Applications of Watershed Technology to Cerebrospinal Fluid Segmentation in Magnetic Resonance Imaging

• Main Authors: Yen-Cheng Shen, 沈彥成
• Other Authors: Ja-Chih Fu
• Format: Others
• Language: zh-TW
• Published: 2018
• Online Access: http://ndltd.ncl.edu.tw/handle/2e4y3u

碩士 === 國立雲林科技大學 === 工業工程與管理系 === 106 === This study make an approach to spontaneous intracranial hypotension (SIH). In the past for the assessment of SIH, mostly qualitative assessment, but the qualitative assessment is too subjective. The advantage of direct quantitative assessment is that it can be knew the volume and leakage location.
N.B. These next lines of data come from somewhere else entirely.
`src/rtl/instr_enc_pkg.sv`:
```
// rtl/instr_enc_pkg.sv - op codes, opcode fields, fixed words and FSM states for the encoder

package instr_enc_pkg;

    typedef enum logic [3:0] {
        OP_NOP  = 4'd0,
        OP_ADDI = 4'd1,
        OP_ADDS = 4'd2,
        OP_SUBS = 4'd3,
        OP_B    = 4'd4,
        OP_CBZ  = 4'd5,
        OP_BLT  = 4'd6,
        OP_LDUR = 4'd7,
        OP_STUR = 4'd8,
        OP_LSL  = 4'd9,
        OP_LSR  = 4'd10,
        OP_MUL  = 4'd11
    } op_t;

    localparam logic [10:0] OPC11_ADDS = 11'b10101011000;
    localparam logic [10:0] OPC11_SUBS = 11'b11101011000;
    localparam logic [10:0] OPC11_LDUR = 11'b11111000010;
    localparam logic [10:0] OPC11_STUR = 11'b11111000000;
    localparam logic [10:0] OPC11_LSL  = 11'b11010011011;
    localparam logic [10:0] OPC11_LSR  = 11'b11010011010;
    localparam logic [10:0] OPC11_MUL  = 11'b10011011000;
    localparam logic [9:0]  OPC10_ADDI = 10'b1001000100;
    localparam logic [7:0]  OPC8_CBZ   = 8'b10110100;
    localparam logic [7:0]  OPC8_BCOND = 8'b01010100;
    localparam logic [5:0]  OPC6_B     = 6'b000101;

    localparam logic [31:0] NOP_WORD  = 32'h910003FF;
    localparam logic [31:0] HALT_WORD = 32'h14000000;
    localparam logic [4:0]  COND_LT   = 5'b01011;
    localparam logic [5:0]  MUL_RA    = 6'b011111;

    localparam logic [1:0] ST_IDLE = 2'd0;
    localparam logic [1:0] ST_RUN  = 2'd1;
    localparam logic [1:0] ST_PAD  = 2'd2;
    localparam logic [1:0] ST_DONE = 2'd3;

endpackage

```
`src/rtl/instr_field_pack.sv`:
```
// rtl/instr_field_pack.sv - combinational packing of one symbolic op into a 32-bit instruction word

module instr_field_pack
    import instr_enc_pkg::*;
(
    input  logic [3:0]  op,
    input  logic [4:0]  rd,
    input  logic [4:0]  rn,
    input  logic [4:0]  rm,
    input  logic [11:0] imm,
    input  logic [25:0] offset,
    output logic [31:0] word,
    output logic        op_valid
);

    always_comb begin
        word     = 32'h0;
        op_valid = 1'b1;
        case (op)
            OP_NOP:  word = NOP_WORD;
            OP_ADDI: word = {OPC10_ADDI, imm, rn, rd};
            OP_ADDS: word = {OPC11_ADDS, rm, 6'd0, rn, rd};
            OP_SUBS: word = {OPC11_SUBS, rm, 6'd0, rn, rd};
            OP_B:    word = {OPC6_B, offset};
            OP_CBZ:  word = {OPC8_CBZ, offset[18:0], rd};
            OP_BLT:  word = {OPC8_BCOND, offset[18:0], COND_LT};
            OP_LDUR: word = {OPC11_LDUR, imm[8:0], 2'b00, rn, rd};
            OP_STUR: word = {OPC11_STUR, imm[8:0], 2'b00, rn, rd};
            OP_LSL:  word = {OPC11_LSL, 5'd0, imm[5:0], rn, rd};
            OP_LSR:  word = {OPC11_LSR, 5'd0, imm[5:0], rn, rd};
            OP_MUL:  word = {OPC11_MUL, rm, MUL_RA, rn, rd};
            default: op_valid = 1'b0;
        endcase
    end

endmodule

```
`src/rtl/instr_stream_encoder.sv`:
```
// rtl/instr_stream_encoder.sv - loads encoded instruction words into imem; HALT_PAD_EN appends a halt word

module instr_stream_encoder
    import instr_enc_pkg::*;
#(
    parameter int AW    = 10,
    parameter int DEPTH = 1024
) (
    input  logic          clk,
    input  logic          reset,
    input  logic          start,
    input  logic [AW-1:0] base_addr,
    input  logic          finish,
    input  logic          in_valid,
    output logic          in_ready,
    input  logic [3:0]    in_op,
    input  logic [4:0]    in_rd,
    input  logic [4:0]    in_rn,
    input  logic [4:0]    in_rm,
    input  logic [11:0]   in_imm,
    input  logic [AW-1:0] in_target,
    output logic          mem_we,
    output logic [AW-1:0] mem_addr,
    output logic [31:0]   mem_wdata,
    output logic          busy,
    output logic          done,
    output logic [AW:0]   count,
    output logic          err_op,
    output logic          err_full
);

    localparam logic [AW:0] DEPTH_C = (AW+1)'(DEPTH);
    localparam logic [AW:0] ONE_C   = (AW+1)'(1);

    logic [1:0]    state_q, state_d;
    logic [AW-1:0] base_q, base_d;
    logic [AW:0]   count_q, count_d;
    logic          mem_we_q, mem_we_d;
    logic [AW-1:0] mem_addr_q, mem_addr_d;
    logic [31:0]   mem_wdata_q, mem_wdata_d;
    logic          err_op_q, err_op_d;
    logic          err_full_q, err_full_d;

    logic          full;
    logic          accept;
    logic [AW-1:0] wr_addr;
    logic [AW:0]   diff;
    logic [25:0]   offset;
    logic [31:0]   enc_word;
    logic          enc_valid;

    assign full    = (count_q >= DEPTH_C);
    assign wr_addr = base_q + count_q[AW-1:0];
    assign in_ready = (state_q == ST_RUN) && !full;
    assign accept   = in_valid && in_ready;

    // One extra bit keeps the target-minus-address difference exact before sign extension
    assign diff   = {1'b0, in_target} - {1'b0, wr_addr};
    assign offset = {{(26-AW-1){diff[AW]}}, diff};

    instr_field_pack u_pack (
        .op       (in_op),
        .rd       (in_rd),
        .rn       (in_rn),
        .rm       (in_rm),
        .imm      (in_imm),
        .offset   (offset),
        .word     (enc_word),
        .op_valid (enc_valid)
    );

    always_comb begin
        state_d     = state_q;
        base_d      = base_q;
        count_d     = count_q;
        mem_we_d    = 1'b0;
        mem_addr_d  = mem_addr_q;
        mem_wdata_d = mem_wdata_q;
        err_op_d    = err_op_q;
        err_full_d  = err_full_q;
        case (state_q)
            ST_IDLE, ST_DONE: begin
                if (start) begin
                    state_d    = ST_RUN;
                    base_d     = base_addr;
                    count_d    = '0;
                    err_op_d   = 1'b0;
                    err_full_d = 1'b0;
                end
            end
            ST_RUN: begin
                if (accept) begin
                    if (enc_valid) begin
                        mem_we_d    = 1'b1;
                        mem_addr_d  = wr_addr;
                        mem_wdata_d = enc_word;
                        count_d     = count_q + ONE_C;
                    end else begin
                        err_op_d = 1'b1;
                    end
                end
                if (in_valid && full) err_full_d = 1'b1;
                if (finish) begin
                    if (full) begin
                        err_full_d = 1'b1;
                        state_d    = ST_DONE;
                    end else begin
`ifdef HALT_PAD_EN
                        state_d = ST_PAD;
`else
                        state_d = ST_DONE;
`endif
                    end
                end
            end
            ST_PAD: begin
                // The op accepted alongside finish may have filled the last slot
                if (!full) begin
                    mem_we_d    = 1'b1;
                    mem_addr_d  = wr_addr;
                    mem_wdata_d = HALT_WORD;
                    count_d     = count_q + ONE_C;
                end else begin
                    err_full_d = 1'b1;
                end
                state_d = ST_DONE;
            end
            default: state_d = ST_IDLE;
        endcase
    end

    always_ff @(posedge clk) begin
        if (reset) begin
            state_q     <= ST_IDLE;
            base_q      <= '0;
            count_q     <= '0;
            mem_we_q    <= 1'b0;
            mem_addr_q  <= '0;
            mem_wdata_q <= '0;
            err_op_q    <= 1'b0;
            err_full_q  <= 1'b0;
        end else begin
            state_q     <= state_d;
            base_q      <= base_d;
            count_q     <= count_d;
            mem_we_q    <= mem_we_d;
            mem_addr_q  <= mem_addr_d;
            mem_wdata_q <= mem_wdata_d;
            err_op_q    <= err_op_d;
            err_full_q  <= err_full_d;
        end
    end

    assign mem_we    = mem_we_q;
    assign mem_addr  = mem_addr_q;
    assign mem_wdata = mem_wdata_q;
    assign busy      = (state_q == ST_RUN) || (state_q == ST_PAD);
    assign done      = (state_q == ST_DONE);
    assign count     = count_q;
    assign err_op    = err_op_q;
    assign err_full  = err_full_q;

endmodule

```
[config.mk]
export PLATFORM = sky130hd
export DESIGN_NAME = activation_arbiter
export DESIGN_NICKNAME = d
export VERILOG_FILES = /design/src/rtl/activation_arbiter.sv
export SDC_FILE = /design/constraint.sdc
export NUM_CORES = 1
export LEC_CHECK = 0
export CORE_ASPECT_RATIO = 2
export CORE_MARGIN = 5
export CORE_UTILIZATION = 50
export DETAILED_ROUTE_END_ITERATION = 10
export GPL_ROUTABILITY_DRIVEN = 0
export GPL_TIMING_DRIVEN = 0
export PLACE_DENSITY = 0.84
export SYNTH_ARGS = -nofsm -noshare
export SYNTH_HDL_FRONTEND = slang
export SYNTH_SLANG_ARGS = --single-unit
export TNS_END_PERCENT = 50
[constraint.sdc]
create_clock -name clock -period 2.6 [get_ports clock]
set_clock_uncertainty 0.05 [all_clocks]
set_input_delay 0.52 -clock clock [delete_from_list [all_inputs] [get_ports clock]]
set_output_delay 0.52 -clock clock [all_outputs]
set_load 0.05 [all_outputs]
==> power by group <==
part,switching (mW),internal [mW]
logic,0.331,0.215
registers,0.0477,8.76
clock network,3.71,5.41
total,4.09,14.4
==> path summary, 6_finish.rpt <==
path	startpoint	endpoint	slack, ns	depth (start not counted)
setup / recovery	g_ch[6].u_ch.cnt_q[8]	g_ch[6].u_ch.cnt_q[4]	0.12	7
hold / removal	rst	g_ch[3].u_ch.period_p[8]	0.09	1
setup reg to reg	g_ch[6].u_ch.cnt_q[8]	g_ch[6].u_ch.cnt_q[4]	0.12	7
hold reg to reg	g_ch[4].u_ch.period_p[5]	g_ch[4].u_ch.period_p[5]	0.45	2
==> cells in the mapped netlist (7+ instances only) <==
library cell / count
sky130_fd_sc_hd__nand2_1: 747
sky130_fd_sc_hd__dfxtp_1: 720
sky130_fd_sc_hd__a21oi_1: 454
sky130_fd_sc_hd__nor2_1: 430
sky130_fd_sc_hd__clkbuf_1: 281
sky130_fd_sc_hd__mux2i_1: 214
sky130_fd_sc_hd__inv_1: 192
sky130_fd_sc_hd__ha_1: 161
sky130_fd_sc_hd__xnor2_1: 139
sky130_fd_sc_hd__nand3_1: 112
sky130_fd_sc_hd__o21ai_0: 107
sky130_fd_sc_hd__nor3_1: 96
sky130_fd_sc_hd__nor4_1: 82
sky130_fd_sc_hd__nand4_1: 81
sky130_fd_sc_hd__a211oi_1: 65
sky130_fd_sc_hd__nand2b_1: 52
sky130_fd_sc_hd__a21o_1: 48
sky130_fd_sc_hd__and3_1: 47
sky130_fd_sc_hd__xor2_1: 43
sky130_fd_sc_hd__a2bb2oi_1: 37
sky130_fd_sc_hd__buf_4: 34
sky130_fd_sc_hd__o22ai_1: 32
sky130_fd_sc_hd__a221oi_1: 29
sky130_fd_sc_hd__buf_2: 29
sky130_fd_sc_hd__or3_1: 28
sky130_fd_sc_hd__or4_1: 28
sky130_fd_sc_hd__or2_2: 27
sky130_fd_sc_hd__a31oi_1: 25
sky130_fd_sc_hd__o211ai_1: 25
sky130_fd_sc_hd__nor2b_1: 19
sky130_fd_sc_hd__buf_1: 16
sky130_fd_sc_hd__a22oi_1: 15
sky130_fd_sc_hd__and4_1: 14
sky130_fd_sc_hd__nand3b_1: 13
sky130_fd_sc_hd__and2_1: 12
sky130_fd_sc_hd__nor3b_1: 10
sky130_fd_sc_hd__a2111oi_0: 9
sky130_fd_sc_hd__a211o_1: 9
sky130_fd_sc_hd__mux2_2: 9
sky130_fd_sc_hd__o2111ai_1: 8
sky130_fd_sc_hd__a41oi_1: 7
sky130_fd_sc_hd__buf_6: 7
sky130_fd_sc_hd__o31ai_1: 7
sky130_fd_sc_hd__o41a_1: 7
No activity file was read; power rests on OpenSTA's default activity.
File: src/rtl/ps2_scancode_decoder.sv
// PS/2 scan code set 2 decoder: resolves E0/F0/E1 prefixes, drops keyboard control
// bytes, and queues {break, extended, code} events in a small FIFO for the CPU side.
//
// state   | meaning
// IDLE    | no prefix pending
// E0      | extended prefix seen
// F0      | break prefix seen
// E0F0    | extended break prefix seen
// E1_SKIP | swallowing the rest of the 8-byte pause sequence
module ps2_scancode_decoder #(
  parameter int DEPTH = 8
) (
  input  logic                     clk_i,
  input  logic                     reset_i,
  input  logic [7:0]               data_i,
  input  logic                     valid_i,
  output logic [9:0]               event_o,
  output logic                     valid_o,
  input  logic                     ready_i,
  output logic [$clog2(DEPTH):0]   count_o,
  output logic                     overflow_o
);

  localparam int AW = $clog2(DEPTH);
  localparam int CW = AW + 1;

  typedef logic [7:0] byte_t;

  typedef enum logic [2:0] {
    S_IDLE,
    S_E0,
    S_F0,
    S_E0F0,
    S_E1_SKIP
  } state_t;

  state_t      state, state_n;
  logic [2:0]  skip, skip_n;
  logic        push;
  logic [9:0]  push_data;
  logic        is_ctrl;

  logic [9:0]    mem [DEPTH];
  logic [AW-1:0] wr_ptr, rd_ptr;
  logic [CW-1:0] count;
  logic          full, pop, push_ok;

  always_comb begin
    is_ctrl = 1'b0;
    case (data_i)
      8'h00, 8'hAA, 8'hEE, 8'hFA, 8'hFE, 8'hFF: is_ctrl = 1'b1;
      default: is_ctrl = 1'b0;
    endcase
  end

  always_ff @(posedge clk_i) begin
    if (reset_i) begin
      state <= S_IDLE;
      skip  <= 3'd0;
    end else begin
      state <= state_n;
      skip  <= skip_n;
    end
  end

  always_comb begin
    state_n   = state;
    skip_n    = skip;
    push      = 1'b0;
    push_data = 10'd0;
    if (valid_i) begin
      if (state == S_E1_SKIP) begin
        // Every byte of the pause sequence counts, prefixes included.
        skip_n = skip - 3'd1;
        if (skip == 3'd1) begin
          push      = 1'b1;
          push_data = {1'b0, 1'b1, 8'h77};
          state_n   = S_IDLE;
        end
      end else if (is_ctrl) begin
        state_n = S_IDLE;
      end else if (data_i == byte_t'(8'hE1)) begin
        state_n = S_E1_SKIP;
        skip_n  = 3'd7;
      end else if (data_i == byte_t'(8'hE0)) begin
        state_n = S_E0;
      end else if (data_i == byte_t'(8'hF0)) begin
        state_n = (state == S_E0 || state == S_E0F0) ? S_E0F0 : S_F0;
      end else begin
        push      = 1'b1;
        push_data = {(state == S_F0 || state == S_E0F0),
                     (state == S_E0 || state == S_E0F0), data_i};
        state_n   = S_IDLE;
      end
    end
  end

  assign full    = (count == CW'(DEPTH));
  assign pop     = valid_o && ready_i;
  assign push_ok = push && (!full || pop);

  always_ff @(posedge clk_i) begin
    if (push_ok) mem[wr_ptr] <= push_data;
  end

  always_ff @(posedge clk_i) begin
    if (reset_i) begin
      wr_ptr     <= '0;
      rd_ptr     <= '0;
      count      <= '0;
      overflow_o <= 1'b0;
    end else begin
      if (push_ok) wr_ptr <= wr_ptr + AW'(1);
      if (pop)     rd_ptr <= rd_ptr + AW'(1);
      case ({push_ok, pop})
        2'b10:   count <= count + CW'(1);
        2'b01:   count <= count - CW'(1);
        default: count <= count;
      endcase
      if (push && full && !pop) overflow_o <= 1'b1;
    end
  end

  assign valid_o = (count != '0);
  assign count_o = count;
  assign event_o = valid_o ? mem[rd_ptr] : 10'd0;

endmodule
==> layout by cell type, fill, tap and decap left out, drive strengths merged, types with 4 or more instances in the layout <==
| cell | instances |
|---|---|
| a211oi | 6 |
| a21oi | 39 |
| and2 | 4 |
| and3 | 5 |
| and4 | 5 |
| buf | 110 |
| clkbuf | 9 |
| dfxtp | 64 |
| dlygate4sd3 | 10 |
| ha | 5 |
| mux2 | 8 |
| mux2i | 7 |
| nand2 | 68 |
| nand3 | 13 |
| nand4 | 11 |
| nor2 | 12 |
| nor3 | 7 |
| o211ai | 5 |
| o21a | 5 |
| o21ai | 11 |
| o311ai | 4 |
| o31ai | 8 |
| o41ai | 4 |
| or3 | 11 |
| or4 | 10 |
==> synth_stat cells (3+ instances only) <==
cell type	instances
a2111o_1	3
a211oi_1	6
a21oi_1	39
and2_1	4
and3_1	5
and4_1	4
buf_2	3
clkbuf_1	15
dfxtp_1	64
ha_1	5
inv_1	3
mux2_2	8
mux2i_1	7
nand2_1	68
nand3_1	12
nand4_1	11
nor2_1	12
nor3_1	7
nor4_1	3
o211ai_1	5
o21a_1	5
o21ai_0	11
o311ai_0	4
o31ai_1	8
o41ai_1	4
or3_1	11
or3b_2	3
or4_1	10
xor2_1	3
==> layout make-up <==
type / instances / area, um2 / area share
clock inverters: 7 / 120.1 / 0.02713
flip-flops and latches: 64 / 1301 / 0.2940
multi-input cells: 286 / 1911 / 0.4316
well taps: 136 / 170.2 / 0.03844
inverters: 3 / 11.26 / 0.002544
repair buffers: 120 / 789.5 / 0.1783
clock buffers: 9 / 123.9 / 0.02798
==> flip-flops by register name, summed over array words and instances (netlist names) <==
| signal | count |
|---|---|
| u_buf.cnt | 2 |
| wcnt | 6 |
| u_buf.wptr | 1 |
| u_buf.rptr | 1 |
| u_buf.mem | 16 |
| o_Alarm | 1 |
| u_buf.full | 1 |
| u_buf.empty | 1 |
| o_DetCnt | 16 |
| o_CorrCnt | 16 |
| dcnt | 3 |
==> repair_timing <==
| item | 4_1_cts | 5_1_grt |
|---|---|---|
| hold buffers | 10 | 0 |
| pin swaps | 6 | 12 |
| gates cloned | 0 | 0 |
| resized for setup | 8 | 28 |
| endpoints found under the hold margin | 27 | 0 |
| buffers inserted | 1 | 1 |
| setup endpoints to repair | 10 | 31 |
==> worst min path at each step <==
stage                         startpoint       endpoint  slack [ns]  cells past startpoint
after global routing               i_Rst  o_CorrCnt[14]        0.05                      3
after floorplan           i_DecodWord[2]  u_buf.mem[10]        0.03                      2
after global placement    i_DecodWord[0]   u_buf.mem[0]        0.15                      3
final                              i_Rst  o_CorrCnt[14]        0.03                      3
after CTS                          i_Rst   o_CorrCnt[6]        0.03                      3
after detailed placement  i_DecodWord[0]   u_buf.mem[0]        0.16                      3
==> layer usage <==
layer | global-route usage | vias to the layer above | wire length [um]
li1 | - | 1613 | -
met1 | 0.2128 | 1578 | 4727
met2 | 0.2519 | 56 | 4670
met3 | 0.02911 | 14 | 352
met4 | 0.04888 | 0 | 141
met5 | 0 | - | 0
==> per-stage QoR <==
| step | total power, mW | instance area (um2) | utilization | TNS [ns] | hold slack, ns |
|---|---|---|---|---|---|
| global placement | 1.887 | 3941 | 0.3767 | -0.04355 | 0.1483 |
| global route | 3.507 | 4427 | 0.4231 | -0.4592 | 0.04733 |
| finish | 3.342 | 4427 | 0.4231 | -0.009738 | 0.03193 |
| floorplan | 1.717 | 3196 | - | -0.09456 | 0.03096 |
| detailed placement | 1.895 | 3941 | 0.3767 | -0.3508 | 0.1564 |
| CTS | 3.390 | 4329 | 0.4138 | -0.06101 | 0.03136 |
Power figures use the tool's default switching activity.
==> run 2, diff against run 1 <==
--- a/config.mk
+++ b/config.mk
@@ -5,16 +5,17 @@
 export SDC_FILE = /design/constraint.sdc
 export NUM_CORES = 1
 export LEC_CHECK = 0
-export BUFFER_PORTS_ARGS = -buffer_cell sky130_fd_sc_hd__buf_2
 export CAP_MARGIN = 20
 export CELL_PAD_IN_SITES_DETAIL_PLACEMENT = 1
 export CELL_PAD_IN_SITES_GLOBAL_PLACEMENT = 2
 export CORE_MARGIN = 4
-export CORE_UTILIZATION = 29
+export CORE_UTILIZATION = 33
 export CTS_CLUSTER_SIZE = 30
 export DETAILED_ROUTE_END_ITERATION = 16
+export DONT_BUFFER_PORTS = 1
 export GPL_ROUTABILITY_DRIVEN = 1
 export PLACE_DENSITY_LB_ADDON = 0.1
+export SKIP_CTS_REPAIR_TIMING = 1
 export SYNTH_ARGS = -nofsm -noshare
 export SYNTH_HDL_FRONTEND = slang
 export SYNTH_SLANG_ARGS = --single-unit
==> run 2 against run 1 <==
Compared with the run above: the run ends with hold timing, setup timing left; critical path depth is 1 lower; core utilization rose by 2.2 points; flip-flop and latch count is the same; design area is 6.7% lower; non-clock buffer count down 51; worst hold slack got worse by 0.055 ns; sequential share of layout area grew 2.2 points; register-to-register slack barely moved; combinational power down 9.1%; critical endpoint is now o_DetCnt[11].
[config.mk]
export PLATFORM = sky130hd
export DESIGN_NAME = ecap5_dwbdbg_master
export DESIGN_NICKNAME = d
export VERILOG_FILES = /design/src/rtl/ecap5_dwbdbg_master.sv
export SDC_FILE = /design/constraint.sdc
export NUM_CORES = 1
export LEC_CHECK = 0
export ABC_AREA = 1
export CAP_MARGIN = 25
export CORE_MARGIN = 10
export CORE_UTILIZATION = 46
export DETAILED_ROUTE_END_ITERATION = 7
export PLACE_DENSITY_LB_ADDON = 0.05
export SYNTH_ARGS = -nofsm -noshare
export SYNTH_HDL_FRONTEND = slang
export SYNTH_SLANG_ARGS = --single-unit
[constraint.sdc]
create_clock -name clk_i -period 2 [get_ports clk_i]
set_input_delay 0.5 -clock clk_i [delete_from_list [all_inputs] [get_ports clk_i]]
set_output_delay 0.5 -clock clk_i [all_outputs]
set_load 0.05 [all_outputs]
The purpose of this study was to quantitatively assess cerebrospinal fluid by using image processing techniques. Since the magnetic resonance image of this study has unknown background characteristics and the intensity of cerebrospinal fluid is not uniform, it will affect the performance of the image segmentation algorithm. Therefore, image preprocessing must be used for correction. Image preprocessing uses the following five methods for comparison: (1) Non-Local mean (2) Adaptive Gamma Correction (3) Non-Local mean + Adaptive Gamma Correction (4) Adaptive Gamma Correction+ Non-Local mean (5) without pre-processing. The image segmentation process uses the Marker-Controlled Watershed algorithm in the regional model and the K-means, Otsu, and Global Entropy algorithms in the statistical model for comparison. Finally, Jaccard Similarity is used as a performance measure to compare the results of segment with the standard images. This study was divided into magnetic resonance images of the spinal cord and magnetic resonance images of the brain. Among them, the magnetic resonance images of the spinal cord were taken from the magnetic resonance images provided by the Radiology Department of Veterans General Hospital of Taichung; since the standard images of brain's cerebrospinal fluid is difficulties in drawing.. This study will be simulated using images from the Brainweb’s database.The results of the image segmentation part are as follows: compared to Otsu、Marker-Controlled Watershed、Global Entropy, K-means algorithm can provide efficient and stable results in the study of spinal cord imaging, brain simulation images. Magnetic resonance imaging of the spinal cord showed a K-means algorithm with a mean performance of 0.9108 in a total of 8019 axial images, and a K-means algorithm with a mean performance of 0.9788 in 2610 axial images.